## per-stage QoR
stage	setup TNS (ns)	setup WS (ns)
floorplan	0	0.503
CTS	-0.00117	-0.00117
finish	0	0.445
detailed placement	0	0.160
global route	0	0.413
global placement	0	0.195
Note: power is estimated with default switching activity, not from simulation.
`src/rtl/instruction_fetch_if.sv`:
```
// ============================================================================
// instruction_fetch_if : instruction memory request/response bus
// Rev 1.0
// ============================================================================
`default_nettype none

interface instruction_fetch_if;
  logic [31:0] addr;
  logic        read;
  logic [31:0] readdata;
  logic        busywait;

  modport master (
    output addr,
    output read,
    input  readdata,
    input  busywait
  );

  modport slave (
    input  addr,
    input  read,
    output readdata,
    output busywait
  );
endinterface

`default_nettype wire

```
`src/rtl/instruction_fetch.sv`:
```
// ============================================================================
// instruction_fetch : PC register, imem fetch FSM and IF/ID pipeline register
// Rev 1.0
// ============================================================================
`default_nettype none

module instruction_fetch #(
  parameter logic [31:0] RESET_VECTOR = 32'h00000000,
  parameter logic [31:0] NOP_INSTR    = 32'h00000013
) (
  input  wire logic                  clk,
  input  wire logic                  rst,
  input  wire logic                  stall,
  input  wire logic                  ex_branch_taken,
  input  wire logic [31:0]           ex_branch_target,
  instruction_fetch_if.master        imem,
  output logic      [31:0]           if_pc,
  output logic      [31:0]           if_instruction,
  output logic      [31:0]           if_pc_plus4,
  output logic                       if_valid,
  output logic                       if_busywait
);

  typedef enum logic [1:0] {
    S_FETCH   = 2'd0,
    S_HOLD    = 2'd1,
    S_DISCARD = 2'd2
  } state_t;

  state_t      r_state, w_state;
  logic [31:0] r_pc, w_pc;
  logic [31:0] r_buffer, w_buffer;
  logic [31:0] r_if_pc, w_if_pc;
  logic [31:0] r_if_instr, w_if_instr;
  logic [31:0] r_if_pc_plus4, w_if_pc_plus4;
  logic        r_if_valid, w_if_valid;

  logic [31:0] w_pc_plus4;
  logic [31:0] w_target;

  assign w_pc_plus4 = r_pc + 32'd4;
  assign w_target   = {ex_branch_target[31:2], 2'b00};

  assign imem.addr      = r_pc;
  assign imem.read      = (r_state == S_FETCH) && !rst;
  assign if_pc          = r_if_pc;
  assign if_instruction = r_if_instr;
  assign if_pc_plus4    = r_if_pc_plus4;
  assign if_valid       = r_if_valid;

  always_comb begin
    w_state       = r_state;
    w_pc          = r_pc;
    w_buffer      = r_buffer;
    w_if_pc       = r_if_pc;
    w_if_instr    = r_if_instr;
    w_if_pc_plus4 = r_if_pc_plus4;
    w_if_valid    = r_if_valid;
    if_busywait   = 1'b0;

    case (r_state)
      S_FETCH: begin
        if_busywait = imem.busywait;
        if (ex_branch_taken) begin
          w_pc          = w_target;
          w_if_pc       = 32'd0;
          w_if_instr    = NOP_INSTR;
          w_if_pc_plus4 = 32'd0;
          w_if_valid    = 1'b0;
          w_buffer      = 32'd0;
          // An outstanding access must drain before the new address is issued
          w_state       = imem.busywait ? S_DISCARD : S_FETCH;
        end else if (!imem.busywait) begin
          if (stall) begin
            w_buffer = imem.readdata;
            w_state  = S_HOLD;
          end else begin
            w_if_pc       = r_pc;
            w_if_instr    = imem.readdata;
            w_if_pc_plus4 = w_pc_plus4;
            w_if_valid    = 1'b1;
            w_pc          = w_pc_plus4;
          end
        end
      end

      S_HOLD: begin
        if (ex_branch_taken) begin
          w_pc          = w_target;
          w_if_pc       = 32'd0;
          w_if_instr    = NOP_INSTR;
          w_if_pc_plus4 = 32'd0;
          w_if_valid    = 1'b0;
          w_buffer      = 32'd0;
          w_state       = S_FETCH;
        end else if (!stall) begin
          w_if_pc       = r_pc;
          w_if_instr    = r_buffer;
          w_if_pc_plus4 = w_pc_plus4;
          w_if_valid    = 1'b1;
          w_pc          = w_pc_plus4;
          w_state       = S_FETCH;
        end
      end

      S_DISCARD: begin
        if_busywait = 1'b1;
        if (ex_branch_taken) begin
          w_pc = w_target;
        end
        if (!imem.busywait) begin
          w_state = S_FETCH;
        end
      end

      default: begin
        w_state = S_FETCH;
      end
    endcase
  end

  always_ff @(posedge clk) begin
    if (rst) begin
      r_state       <= S_FETCH;
      r_pc          <= RESET_VECTOR;
      r_buffer      <= 32'd0;
      r_if_pc       <= 32'd0;
      r_if_instr    <= NOP_INSTR;
      r_if_pc_plus4 <= 32'd0;
      r_if_valid    <= 1'b0;
    end else begin
      r_state       <= w_state;
      r_pc          <= w_pc;
      r_buffer      <= w_buffer;
      r_if_pc       <= w_if_pc;
      r_if_instr    <= w_if_instr;
      r_if_pc_plus4 <= w_if_pc_plus4;
      r_if_valid    <= w_if_valid;
    end
  end

endmodule

`default_nettype wire

```
`src/flat_wrapper.sv`:
```
// flat-port wrapper written by rule: the top's interface ports become plain ports
module instruction_fetch_flat 
#(
  parameter logic [31:0] RESET_VECTOR = 32'h00000000,
  parameter logic [31:0] NOP_INSTR    = 32'h00000013
)
  (clk, rst, stall, ex_branch_taken, ex_branch_target, if_pc, if_instruction, if_pc_plus4, if_valid, if_busywait, imem_addr, imem_read, imem_readdata, imem_busywait);
  instruction_fetch_if imem_i ();
  input  wire logic clk;
  input  wire logic rst;
  input  wire logic stall;
  input  wire logic ex_branch_taken;
  input  wire logic [31:0] ex_branch_target;
  output logic      [31:0] if_pc;
  output logic      [31:0] if_instruction;
  output logic      [31:0] if_pc_plus4;
  output logic if_valid;
  output logic if_busywait;
  output wire logic [$bits(imem_i.addr)-1:0] imem_addr;
  output wire logic [$bits(imem_i.read)-1:0] imem_read;
  input wire logic [$bits(imem_i.readdata)-1:0] imem_readdata;
  input wire logic [$bits(imem_i.busywait)-1:0] imem_busywait;
  assign imem_addr = imem_i.addr;
  assign imem_read = imem_i.read;
  assign imem_i.readdata = imem_readdata;
  assign imem_i.busywait = imem_busywait;
  instruction_fetch #(.RESET_VECTOR(RESET_VECTOR), .NOP_INSTR(NOP_INSTR)) u_core (.clk(clk), .rst(rst), .stall(stall), .ex_branch_taken(ex_branch_taken), .ex_branch_target(ex_branch_target), .imem(imem_i), .if_pc(if_pc), .if_instruction(if_instruction), .if_pc_plus4(if_pc_plus4), .if_valid(if_valid), .if_busywait(if_busywait));
endmodule
```
==> config.mk <==
export PLATFORM = sky130hd
export DESIGN_NAME = pipelined_block_adder
export DESIGN_NICKNAME = d
export VERILOG_FILES = /design/src/rtl/pipelined_block_adder.sv
export SDC_FILE = /design/constraint.sdc
export NUM_CORES = 1
export LEC_CHECK = 0
export CAP_MARGIN = 25
export CORE_MARGIN = 3
export CORE_UTILIZATION = 50
export CTS_BUF_LIST = sky130_fd_sc_hd__clkbuf_4
export DETAILED_ROUTE_END_ITERATION = 10
export DONT_BUFFER_PORTS = 1
export MAX_ROUTING_LAYER = met4
export PLACE_DENSITY_LB_ADDON = 0.05
export RECOVER_POWER = 25
export SLEW_MARGIN = 10
export SYNTH_ARGS = -nofsm -noshare
export SYNTH_HDL_FRONTEND = slang
export SYNTH_SLANG_ARGS = --single-unit
==> constraint.sdc <==
create_clock -name clk -period 6.18 [get_ports clk]
set_input_delay 0.618 -clock clk [delete_from_list [all_inputs] [get_ports clk]]
set_output_delay 0.618 -clock clk [all_outputs]
set_load 0.01 [all_outputs]
## src/rtl/ram_16x8_ctrl.sv

```systemverilog
// 16x8 register RAM with debounced button control and a hex display word.
// Modes: VIEW (browse/write), SCAN (auto address step), FILL (write all).
module ram_16x8_ctrl #(
  parameter int DB_BITS   = 20,
  parameter int SCAN_BITS = 26
) (
  input  logic        clk,
  input  logic        clr,
  input  logic [7:0]  sw,
  input  logic        btn_wr,
  input  logic        btn_inc,
  input  logic        btn_dec,
  input  logic        btn_mode,
  input  logic        btn_fill,
  output logic [15:0] x,
  output logic        busy
);

  typedef enum logic [1:0] {
    S_VIEW = 2'd0,
    S_SCAN = 2'd1,
    S_FILL = 2'd2
  } state_t;

  localparam int NB = 5;

  logic [NB-1:0]      w_btn;
  logic [NB-1:0]      r_s1;
  logic [NB-1:0]      r_s2;
  logic [NB-1:0]      r_st;
  logic [NB-1:0]      r_pls;
  logic [DB_BITS-1:0] r_cnt [NB];

  assign w_btn = {btn_fill, btn_mode, btn_dec, btn_inc, btn_wr};

  // Pulse is raised together with the stable 0->1 update.
  always_ff @(posedge clk or negedge clr) begin
    if (!clr) begin
      r_s1  <= '0;
      r_s2  <= '0;
      r_st  <= '0;
      r_pls <= '0;
      for (int i = 0; i < NB; i++) r_cnt[i] <= '0;
    end else begin
      r_s1 <= w_btn;
      r_s2 <= r_s1;
      for (int i = 0; i < NB; i++) begin
        r_pls[i] <= 1'b0;
        if (r_s2[i] != r_st[i]) begin
          if (&r_cnt[i]) begin
            r_st[i]  <= r_s2[i];
            r_cnt[i] <= '0;
            r_pls[i] <= r_s2[i];
          end else begin
            r_cnt[i] <= r_cnt[i] + DB_BITS'(1);
          end
        end else begin
          r_cnt[i] <= '0;
        end
      end
    end
  end

  logic w_p_wr;
  logic w_p_inc;
  logic w_p_dec;
  logic w_p_mode;
  logic w_p_fill;

  assign w_p_wr   = r_pls[0];
  assign w_p_inc  = r_pls[1];
  assign w_p_dec  = r_pls[2];
  assign w_p_mode = r_pls[3];
  assign w_p_fill = r_pls[4];

  state_t               r_state;
  state_t               w_state_nx;
  logic [3:0]           r_addr;
  logic [3:0]           w_addr_nx;
  logic [SCAN_BITS-1:0] r_div;
  logic [SCAN_BITS-1:0] w_div_nx;
  logic [3:0]           r_fidx;
  logic [3:0]           w_fidx_nx;
  logic                 w_we;
  logic [3:0]           w_waddr;
  logic [7:0]           r_mem [16];
  logic [3:0]           w_mode;
  logic [15:0]          r_x;
  logic                 r_busy;

  always_ff @(posedge clk or negedge clr) begin
    if (!clr) begin
      r_state <= S_VIEW;
      r_addr  <= '0;
      r_div   <= '0;
      r_fidx  <= '0;
    end else begin
      r_state <= w_state_nx;
      r_addr  <= w_addr_nx;
      r_div   <= w_div_nx;
      r_fidx  <= w_fidx_nx;
    end
  end

  // Only the highest-priority pulse acts: fill > mode > wr > inc > dec.
  always_comb begin
    w_state_nx = r_state;
    w_addr_nx  = r_addr;
    w_div_nx   = r_div;
    w_fidx_nx  = r_fidx;
    w_we       = 1'b0;
    w_waddr    = r_addr;
    unique case (r_state)
      S_VIEW: begin
        if (w_p_fill) begin
          w_state_nx = S_FILL;
          w_fidx_nx  = '0;
        end else if (w_p_mode) begin
          w_state_nx = S_SCAN;
          w_div_nx   = '0;
        end else if (w_p_wr) begin
          w_we = 1'b1;
        end else if (w_p_inc) begin
          w_addr_nx = r_addr + 4'd1;
        end else if (w_p_dec) begin
          w_addr_nx = r_addr - 4'd1;
        end
      end
      S_SCAN: begin
        w_div_nx = r_div + SCAN_BITS'(1);
        if (w_p_fill) begin
          w_state_nx = S_FILL;
          w_fidx_nx  = '0;
        end else if (w_p_mode) begin
          w_state_nx = S_VIEW;
        end else begin
          w_we = w_p_wr;
          if (&r_div) w_addr_nx = r_addr + 4'd1;
        end
      end
      S_FILL: begin
        w_we      = 1'b1;
        w_waddr   = r_fidx;
        w_fidx_nx = r_fidx + 4'd1;
        if (&r_fidx) w_state_nx = S_VIEW;
      end
      default: begin
        w_state_nx = S_VIEW;
      end
    endcase
  end

  always_ff @(posedge clk or negedge clr) begin
    if (!clr) begin
      for (int i = 0; i < 16; i++) r_mem[i] <= '0;
    end else if (w_we) begin
      r_mem[w_waddr] <= sw;
    end
  end

  always_comb begin
    w_mode = 4'h0;
    unique case (r_state)
      S_SCAN:  w_mode = 4'h5;
      S_FILL:  w_mode = 4'hF;
      default: w_mode = 4'h0;
    endcase
  end

  always_ff @(posedge clk or negedge clr) begin
    if (!clr) begin
      r_x    <= '0;
      r_busy <= 1'b0;
    end else begin
      r_x    <= {r_addr, w_mode, r_mem[r_addr]};
      r_busy <= (w_state_nx == S_FILL);
    end
  end

  assign x    = r_x;
  assign busy = r_busy;

endmodule

```

## config.mk

```make
export PLATFORM = sky130hd
export DESIGN_NAME = ram_16x8_ctrl
export DESIGN_NICKNAME = d
export VERILOG_FILES = /design/src/rtl/ram_16x8_ctrl.sv
export SDC_FILE = /design/constraint.sdc
export NUM_CORES = 1
export LEC_CHECK = 0
export CAP_MARGIN = 30
export CELL_PAD_IN_SITES_DETAIL_PLACEMENT = 1
export CELL_PAD_IN_SITES_GLOBAL_PLACEMENT = 1
export CORE_ASPECT_RATIO = 1.4
export CORE_MARGIN = 1
export CORE_UTILIZATION = 51
export DETAILED_ROUTE_END_ITERATION = 6
export PLACE_DENSITY = 0.79
export SLEW_MARGIN = 10
export SYNTH_ARGS = -nofsm -noshare
export SYNTH_HDL_FRONTEND = slang
export SYNTH_SLANG_ARGS = --single-unit
```

## constraint.sdc

```tcl
create_clock -name clk -period 2.6 [get_ports clk]
set_input_delay 0.52 -clock clk [delete_from_list [all_inputs] [get_ports clk]]
set_output_delay 0.52 -clock clk [all_outputs]
set_load 0.02 [all_outputs]
```

==> results by group, run 1 <==
Critical path
  – WP data required: 3020 ps
  – Crit path max fanout: 14
  – Startpoint Class: register
  – Arrival time at the worst endpoint: 2870 ps
  – Worst setup EP type: register
  – Setup CP Type: reg -> reg

Die
  – Row cnt: 70
  – I/O pins: 32
  – Core ar.: 26100 µm²
  – Chip Width: 140 µm
  – Initial Util: 52.0%
  – Die area: 27300 µm²
  – Die height: 195 µm

Synth
  – Post-synth EDFFs: 0
  – Xor/xnor cell area share of the yosys netlist: 7.56%
  – Synthesized area per cell: 12.3 µm²
  – Post-Synth Simple-Gate Area: 14.3%
  – Sequential fraction of the synthesis area: 55.2%
  – Gate Count Post-Synth: 1106
  – Post-synthesis net count: 1134
  – Mux cell area share after synthesis: 17.8%
  – FFs w/ async S/R, synth: 100%
  – #FFs+latches synth: 299
  – Synthesized area: 13600 µm²
  – Number of synthesis warnings: 0
  – Synth cell types: 51
  – Ys flop type: dfrtp_1
  – Adder-cell share of the synthesized area: 1.20%
  – Largest family of logic cells by synthesized area: multiplexers
  – Compound-Gate Fraction of Synth Area: 2.06%

CTS
  – Clock sink count: 299
  – CTS Buffer Depth: 3
  – CTS tree: built
  – Post-CTS setup buffer count: 0
  – Root buffer cell: clkbuf_16
  – Clock-pin slew on the worst setup and hold paths: 70 ps
  – CTS Buf Count: 30
  – H-tree depth: 1
  – Clock latency on the worst-skew pair: 560 ps

Power
  – Pleak: 6.55 nW
  – Switch Pwr: 2.20 mW
  – Clock Power Share: 49.5%
  – Internal Power: 8.29 mW
  – Overall Power: 10.5 mW
  – Comb pwr share: 4.0%
  – Net Sw Frac: 21.0%
  – Worst VDD drop: 607 µV
  – Reg power frac: 46.5%
  – P per Cell Area: 671 nW/µm²

Route
  – Avg Vias per Cell: 5.82
  – Routed wire per std cell: 20.5 µm
  – Drt total wl: 31.0 mm
  – Drt drc: 0
  – Vias post-DR: 8782
  – 1st-pass router iterations: 4
  – DRT iter0 DRCs: 428
  – Routed Antenna Nets: 0

GRT
  – GR peak layer: met2
  – Total track usage: 24.4%
  – Met1 usage: 28.6%
  – First-pass GRT wire length: 52.8 mm
  – Initial antenna violation count: 0
  – GR Util met3: 2.98%
  – Vias in the first global route: 10.1k
  – Total gr overflow: 0
  – M2 GR Usage: 45.8%
  – Largest net degree at the start of global routing: 61

Placed design
  – Routability cong.: 0.785
  – Dpl ws: 123 ps
  – IO buf count: 31
  – DP HPWL: 20.3 mm

STA
  – Skew final: 21.3 ps
  – Final Cycle Share: 93.9%
  – Max Slew Vio Count: 0
  – Final Hold Vio Count: 0
  – RSZ-0062 raised after global routing: true
  – Fin crit period: 2440 ps
  – Rel. slew slack: 49.0%
  – Tightest Pin Transition: 757 ps
  – Fin worst setup slack: 158 ps
  – Setup Viol. Count Final: 0
  – Achievable Freq: 0.409 GHz

Flow run
  – Maxcap violations: 0

Hold path
  – Hold Crit Class: reg -> reg

Final layout
  – Nets: 1190
  – Core Util, Final: 59.8%
  – Filler cell count: 2607
  – Area added between synthesis and finish: 15.2%
  – Antenna Cells: 0
  – Fraction of layout cells with a size suffix above 1: 22.4%

Status
  – Outcome: completed
==> worst max-delay path: stages (launching register included) <==
cell	delay, ps
dfrtp_1	430
inv_1	100
ha_2	290
inv_1	170
nand3_1	110
a21oi_1	390
nand2_1	390
mux2_2	420
==> metrics by stage <==
| step | std cells | cell area, µm² | hold WS (ps) | TNS (ps) |
|---|---|---|---|---|
| 6_report | 1510 | 15600 | 349 | 0 |
| 5_1_grt | 1510 | 15600 | 370 | -218 |
| 4_1_cts | 1510 | 15600 | 350 | 0 |
| 3_5_place_dp | 1453 | 14400 | 336 | 0 |
| 3_3_place_gp | 1453 | 14400 | 332 | 0 |
| 2_1_floorplan | 1106 | 13600 | 224 | 0 |
==> repair_timing <==
action | in CTS | in global routing
hold buffers | 1 | 0
hold endpoints to repair | 51 | 0
endpoints found under the setup margin | 0 | 80
gates resized for setup | 0 | 1
==> flip-flops by register name, indices dropped and copies added, names as in the netlist <==
register  cells
busy          1
r_addr        4
r_cnt       100
r_div        26
r_fidx        4
r_mem       128
r_pls         5
r_s1          5
r_s2          5
r_st          5
r_state       2
x            14
==> per-layer routing <==
metal | wire length (µm) | part of all wire, % | vias to the layer above
met4 | 819 | 2.6 | 0
met3 | 874 | 2.8 | 56
met5 | 0 | 0 | -
li1 | - | - | 3991
met2 | 17000 | 55 | 123
met1 | 12200 | 39 | 4612
==> Yosys cell counts (all sizes together), types with 2 or more instances <==
cell type  number  area [µm²]
nand4          36         246
o32ai           2        17.5
nand2          60         225
mux2          133        1500
ha             13         163
a21oi          14        70.1
and4           11        96.3
nor2          156         586
nand3          54         270
inv            25        93.8
buf            16        88.8
a31oi           2        12.5
nand2b         10        70.1
nor3b           5        37.5
dfrtp         299        7480
nor3           21         105
or2             2        12.5
xor2           61         534
nor2b           4        25.0
o21ai          17        85.1
mux4           40         901
nand3b          2        15.0
o32a            3        30.0
and2            4        25.0
or3             7        48.8
clkbuf         20        75.1
xnor2          56         490
a221oi          2        23.8
and3           13        81.3
nor4            9        71.3
==> cells by family (layout without fill, tap and decap cells) <==
kind of cell,count (synthesis),in the layout
adders and majority gates,13,13
DFF,299,299
and+or+nand+nor,397,397
xor gates and xnor gates,117,117
buffers and inverters,61,141
AOI/OAI and AO/OA,45,45
muxes,174,174
==> layout make-up <==
type / instances / area (µm²) / share of cell area [%]
Inverter: 25 / 93.8 / 0.601
Clock buffer: 37 / 848 / 5.43
Multi-Input combinational cell: 746 / 5830 / 37.3
Timing Repair Buffer: 60 / 598 / 3.83
Tap cell: 324 / 405 / 2.60
Clock inverter: 19 / 363 / 2.32
Sequential cell: 299 / 7480 / 47.9
==> cell usage in the layout (no fill, tap or decap), types with 4 or more instances in the layout <==
| master | n |
|---|---|
| dfrtp_1 | 297 |
| nor2_1 | 156 |
| mux2_2 | 129 |
| xor2_1 | 61 |
| nand2_1 | 60 |
| xnor2_1 | 56 |
| nand3_1 | 54 |
| mux4_2 | 40 |
| nand4_1 | 34 |
| clkbuf_16 | 31 |
| clkdlybuf4s50_1 | 30 |
| inv_1 | 25 |
| buf_4 | 23 |
| nor3_1 | 21 |
| o21ai_0 | 15 |
| a21oi_1 | 14 |
| and3_1 | 13 |
| ha_1 | 12 |
| and4_1 | 11 |
| bufinv_16 | 10 |
| nand2b_1 | 9 |
| nor4_1 | 8 |
| or3_1 | 6 |
| nor3b_1 | 5 |
| clkbuf_8 | 5 |
| buf_12 | 5 |
| and2_1 | 4 |
| nor2b_1 | 4 |
| clkinvlp_4 | 4 |
==> path summary, 6_finish.rpt <==
| path | slack (ps) | depth (start not counted) | startpoint | end |
|---|---|---|---|---|
| min in group asynchronous | 480 | 2 | clr | r_div[11]$_DFFE_PN0P_ |
| worst max-delay path | 160 | 7 | r_state[0]$_DFF_PN0_ | r_mem[19]$_DFFE_PN0P_ |
| worst min register to register | 350 | 0 | r_s1[2]$_DFF_PN0_ | r_s2[2]$_DFF_PN0_ |
| worst max register to register | 160 | 7 | r_state[0]$_DFF_PN0_ | r_mem[19]$_DFFE_PN0P_ |
| worst min-delay path | 350 | 0 | r_s1[2]$_DFF_PN0_ | r_s2[2]$_DFF_PN0_ |
| max in group asynchronous | 1260 | 3 | clr | r_mem[116]$_DFFE_PN0P_ |
==> power groups by stage <==
stage | Clock (mW) | Combinational (mW) | Sequential [mW]
finish | 5.19 | 0.419 | 4.88
global route | 5.46 | 0.472 | 4.89
CTS | 5.31 | 0.432 | 4.88
detailed placement | 0 | 0.424 | 4.96
global placement | 0 | 0.402 | 4.94
floorplan | 0 | 0.207 | 4.93
Note: power is estimated with default switching activity, not from simulation.
==> run 2, diff against run 1 <==
GPL_ROUTABILITY_DRIVEN = 0   (was default)
==> results of run 2 <==
No change in the layout: final DEF, timing and power equal those of run 1.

→ Task prompt: Going through the entries above, show each line that contains "step".

→ Result:
// Modes: VIEW (browse/write), SCAN (auto address step), FILL (write all).
| step | std cells | cell area, µm² | hold WS (ps) | TNS (ps) |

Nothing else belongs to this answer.